After enrichment, UF₆ is converted into UO₂ which is manufactured into fuel elements for the nuclear reactor as rods or pellets. This fuel is encased in a zirconium alloy cladding that is corrosion resistant and absorbs hardly any neutrons. In addition to water for neutron and heat absorption, there are also control rods made of cadmium or boron that can be inserted into the reactor to absorb neutrons, as an (additional) control mechanism of the chain reaction. For reasons of mechanical robustness and radiation resistance, important parts of the reactor and the power plant are made of steel and concrete.

After several years of operation in the power generation reactor, three quarters of the ²³⁵U have been converted into fission products and are therefore highly radioactive. The spent fuel is removed from the reactor, and reusable fissile materials such as uranium can be recycled and reprocessed for new use as fuel. The remaining material must be packaged and stored in a proper shielding environment until the radiation has lowered sufficiently. Because nuclear energy uses relatively little fuel due to its high energy density, the volumes of material involved are small. Most of the resulting fission products have a half-life of 30 years or less, so that after a few hundred years their radioactivity has been diminished to the same level as the raw material uranium ore. A small part of the fission products has a much longer half-life; they disappear very slowly, but they also emit very little radioactivity. Actually, this radioactivity is distributed over the entire decay time.

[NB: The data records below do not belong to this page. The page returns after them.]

<file path="config.mk">
export PLATFORM = sky130hd
export DESIGN_NAME = adc_spi_responder
export DESIGN_NICKNAME = d
export VERILOG_FILES = /design/src/rtl/adc_spi_responder.sv
export SDC_FILE = /design/constraint.sdc
export NUM_CORES = 1
export LEC_CHECK = 0
export CORE_ASPECT_RATIO = 0.5
export CORE_UTILIZATION = 54
export CTS_CLUSTER_DIAMETER = 120
export DETAILED_ROUTE_END_ITERATION = 6
export HOLD_SLACK_MARGIN = 0.08
export PLACE_DENSITY = 0.79
export SYNTH_ARGS = -nofsm -noshare
export SYNTH_HDL_FRONTEND = slang
export SYNTH_SLANG_ARGS = --single-unit
</file>
<file path="constraint.sdc">
create_clock -name CLK -period 1.8 [get_ports CLK]
set_input_delay 0.27 -clock CLK [delete_from_list [all_inputs] [get_ports CLK]]
set_output_delay 0.27 -clock CLK [all_outputs]
set_load 0.03 [all_outputs]
</file>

Nuclear energy and the (near) future?
If electrification and hydrogen will become the basis of the non-fossil energy economy of the future, a combination of solar panels, wind turbines and nuclear power plants with SOEC electrolysers for hydrogen production might be a good solution. As mentioned above, the heat and steam generated by a nuclear power plant can be used to drive a generator to produce electricity. This electricity can then be used in a high-temperature SOEC electrolyser to generate hydrogen – for storage, or to add to the infrastructure of (formerly natural) gas pipelines throughout the Netherlands. Some energy is lost in this conversion of water to hydrogen, so preferably use surplus electricity for this – on days with lots of sunshine and lots of wind, with nuclear power as the stable base load.
Nuclear fission for generating energy in this way is an existing technology that is already being used today. In nuclear power plants of the further future, it is envisaged to dissolve the nuclear fuel in molten salts in order to let the fissile uranium (whether or not made by bombarding the raw material thorium with neutrons) give off its heat directly to its solvent. The big challenge: because molten salt is highly corrosive, the construction materials used must be chemically and thermally resistant.
If the necessary technical hurdles are taken, artificial nuclear fusion may be an option later in this century. This is the same natural energy generation that the sun has been using for billions of years to keep shining. In this process, heavy nuclei are not split, but light nuclei such as the hydrogen isotopes deuterium (²H) and tritium (³H) are fused with each other, releasing a lot of energy. This is an application of Einstein’s famous equation ‘E=mc²‘: light nuclei (much lighter than iron) that fuse together have a slightly higher mass than the fused product, and the mass difference is released as energy. Millions of degrees Celsius are needed for such a fusion to take place, with particles in the form of a plasma that is confined within a fusion reactor in strong magnetic fields, so that it does not come into direct contact with the inner reactor wall. Material challenges lie primarily in the resistance of the internal reactor wall to high temperatures and neutron radiation.